[[ Data excerpts, beginning ]]

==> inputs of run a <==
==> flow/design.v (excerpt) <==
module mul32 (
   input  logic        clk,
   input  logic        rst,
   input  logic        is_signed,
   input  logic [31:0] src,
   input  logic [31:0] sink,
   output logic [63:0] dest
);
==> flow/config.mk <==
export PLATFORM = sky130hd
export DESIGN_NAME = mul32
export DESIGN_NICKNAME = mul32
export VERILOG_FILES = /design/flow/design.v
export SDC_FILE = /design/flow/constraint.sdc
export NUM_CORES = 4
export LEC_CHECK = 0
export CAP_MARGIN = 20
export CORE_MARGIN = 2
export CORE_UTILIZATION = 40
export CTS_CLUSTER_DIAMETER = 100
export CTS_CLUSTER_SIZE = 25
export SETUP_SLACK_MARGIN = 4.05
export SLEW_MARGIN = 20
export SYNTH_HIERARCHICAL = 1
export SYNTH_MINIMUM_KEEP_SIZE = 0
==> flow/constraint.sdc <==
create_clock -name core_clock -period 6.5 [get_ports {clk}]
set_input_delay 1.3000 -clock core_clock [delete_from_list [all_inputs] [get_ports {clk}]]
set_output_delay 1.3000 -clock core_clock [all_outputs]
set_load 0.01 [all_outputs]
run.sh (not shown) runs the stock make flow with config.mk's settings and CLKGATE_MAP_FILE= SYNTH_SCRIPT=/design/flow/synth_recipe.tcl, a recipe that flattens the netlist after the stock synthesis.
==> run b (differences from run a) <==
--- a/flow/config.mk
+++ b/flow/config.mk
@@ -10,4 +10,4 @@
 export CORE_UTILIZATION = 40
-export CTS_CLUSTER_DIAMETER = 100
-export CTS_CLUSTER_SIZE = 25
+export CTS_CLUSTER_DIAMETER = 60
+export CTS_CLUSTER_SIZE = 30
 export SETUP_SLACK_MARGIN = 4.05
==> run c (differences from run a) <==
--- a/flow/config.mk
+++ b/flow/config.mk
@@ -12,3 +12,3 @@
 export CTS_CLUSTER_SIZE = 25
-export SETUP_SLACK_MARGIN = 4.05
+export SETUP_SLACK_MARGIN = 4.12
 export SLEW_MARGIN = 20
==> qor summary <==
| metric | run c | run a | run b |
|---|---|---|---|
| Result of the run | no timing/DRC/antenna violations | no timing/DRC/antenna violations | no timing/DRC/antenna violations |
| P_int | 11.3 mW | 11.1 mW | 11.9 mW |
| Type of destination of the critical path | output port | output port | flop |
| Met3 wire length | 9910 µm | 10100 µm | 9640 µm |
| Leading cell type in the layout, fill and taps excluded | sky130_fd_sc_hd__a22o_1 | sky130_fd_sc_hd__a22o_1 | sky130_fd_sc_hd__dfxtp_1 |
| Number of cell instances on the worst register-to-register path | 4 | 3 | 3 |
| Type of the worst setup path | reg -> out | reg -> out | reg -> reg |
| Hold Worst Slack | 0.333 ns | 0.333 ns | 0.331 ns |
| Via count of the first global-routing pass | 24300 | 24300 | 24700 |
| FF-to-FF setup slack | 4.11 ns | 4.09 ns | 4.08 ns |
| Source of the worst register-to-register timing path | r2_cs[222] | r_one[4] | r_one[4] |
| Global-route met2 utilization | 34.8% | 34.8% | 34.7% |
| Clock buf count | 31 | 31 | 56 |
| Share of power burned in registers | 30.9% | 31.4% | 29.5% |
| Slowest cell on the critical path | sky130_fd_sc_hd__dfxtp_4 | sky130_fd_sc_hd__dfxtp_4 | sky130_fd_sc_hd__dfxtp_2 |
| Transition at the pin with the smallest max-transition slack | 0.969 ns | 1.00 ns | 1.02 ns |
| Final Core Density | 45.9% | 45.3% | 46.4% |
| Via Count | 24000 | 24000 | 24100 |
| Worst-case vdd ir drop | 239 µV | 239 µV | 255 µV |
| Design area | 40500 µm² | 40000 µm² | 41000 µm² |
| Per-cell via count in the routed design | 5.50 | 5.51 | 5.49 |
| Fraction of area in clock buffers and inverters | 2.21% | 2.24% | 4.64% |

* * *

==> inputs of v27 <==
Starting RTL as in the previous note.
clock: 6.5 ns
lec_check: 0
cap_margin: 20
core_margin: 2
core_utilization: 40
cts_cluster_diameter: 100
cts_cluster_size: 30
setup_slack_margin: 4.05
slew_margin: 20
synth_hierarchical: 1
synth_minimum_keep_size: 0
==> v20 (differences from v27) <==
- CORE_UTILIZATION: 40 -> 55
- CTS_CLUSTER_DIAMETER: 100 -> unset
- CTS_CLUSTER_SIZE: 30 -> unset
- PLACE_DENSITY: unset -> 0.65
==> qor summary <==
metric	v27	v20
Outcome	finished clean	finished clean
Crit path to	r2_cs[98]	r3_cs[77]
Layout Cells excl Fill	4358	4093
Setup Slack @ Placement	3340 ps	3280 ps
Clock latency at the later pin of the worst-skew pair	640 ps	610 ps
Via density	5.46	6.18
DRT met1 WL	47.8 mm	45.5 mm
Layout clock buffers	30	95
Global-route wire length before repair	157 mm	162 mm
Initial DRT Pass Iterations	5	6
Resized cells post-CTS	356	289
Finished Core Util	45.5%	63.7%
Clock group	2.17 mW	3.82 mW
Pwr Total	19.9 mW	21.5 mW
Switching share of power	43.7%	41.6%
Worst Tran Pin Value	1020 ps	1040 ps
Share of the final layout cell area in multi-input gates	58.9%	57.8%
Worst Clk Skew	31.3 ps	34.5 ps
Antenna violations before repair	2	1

[[ Data excerpts, end ]]

Write the opening line of the data above and every line after it, exactly, stopping once you have written the line with "-export SETUP_SLACK_MARGIN = 4.05".

==> inputs of run a <==
==> flow/design.v (excerpt) <==
module mul32 (
   input  logic        clk,
   input  logic        rst,
   input  logic        is_signed,
   input  logic [31:0] src,
   input  logic [31:0] sink,
   output logic [63:0] dest
);
==> flow/config.mk <==
export PLATFORM = sky130hd
export DESIGN_NAME = mul32
export DESIGN_NICKNAME = mul32
export VERILOG_FILES = /design/flow/design.v
export SDC_FILE = /design/flow/constraint.sdc
export NUM_CORES = 4
export LEC_CHECK = 0
export CAP_MARGIN = 20
export CORE_MARGIN = 2
export CORE_UTILIZATION = 40
export CTS_CLUSTER_DIAMETER = 100
export CTS_CLUSTER_SIZE = 25
export SETUP_SLACK_MARGIN = 4.05
export SLEW_MARGIN = 20
export SYNTH_HIERARCHICAL = 1
export SYNTH_MINIMUM_KEEP_SIZE = 0
==> flow/constraint.sdc <==
create_clock -name core_clock -period 6.5 [get_ports {clk}]
set_input_delay 1.3000 -clock core_clock [delete_from_list [all_inputs] [get_ports {clk}]]
set_output_delay 1.3000 -clock core_clock [all_outputs]
set_load 0.01 [all_outputs]
run.sh (not shown) runs the stock make flow with config.mk's settings and CLKGATE_MAP_FILE= SYNTH_SCRIPT=/design/flow/synth_recipe.tcl, a recipe that flattens the netlist after the stock synthesis.
==> run b (differences from run a) <==
--- a/flow/config.mk
+++ b/flow/config.mk
@@ -10,4 +10,4 @@
 export CORE_UTILIZATION = 40
-export CTS_CLUSTER_DIAMETER = 100
-export CTS_CLUSTER_SIZE = 25
+export CTS_CLUSTER_DIAMETER = 60
+export CTS_CLUSTER_SIZE = 30
 export SETUP_SLACK_MARGIN = 4.05
==> run c (differences from run a) <==
--- a/flow/config.mk
+++ b/flow/config.mk
@@ -12,3 +12,3 @@
 export CTS_CLUSTER_SIZE = 25
-export SETUP_SLACK_MARGIN = 4.05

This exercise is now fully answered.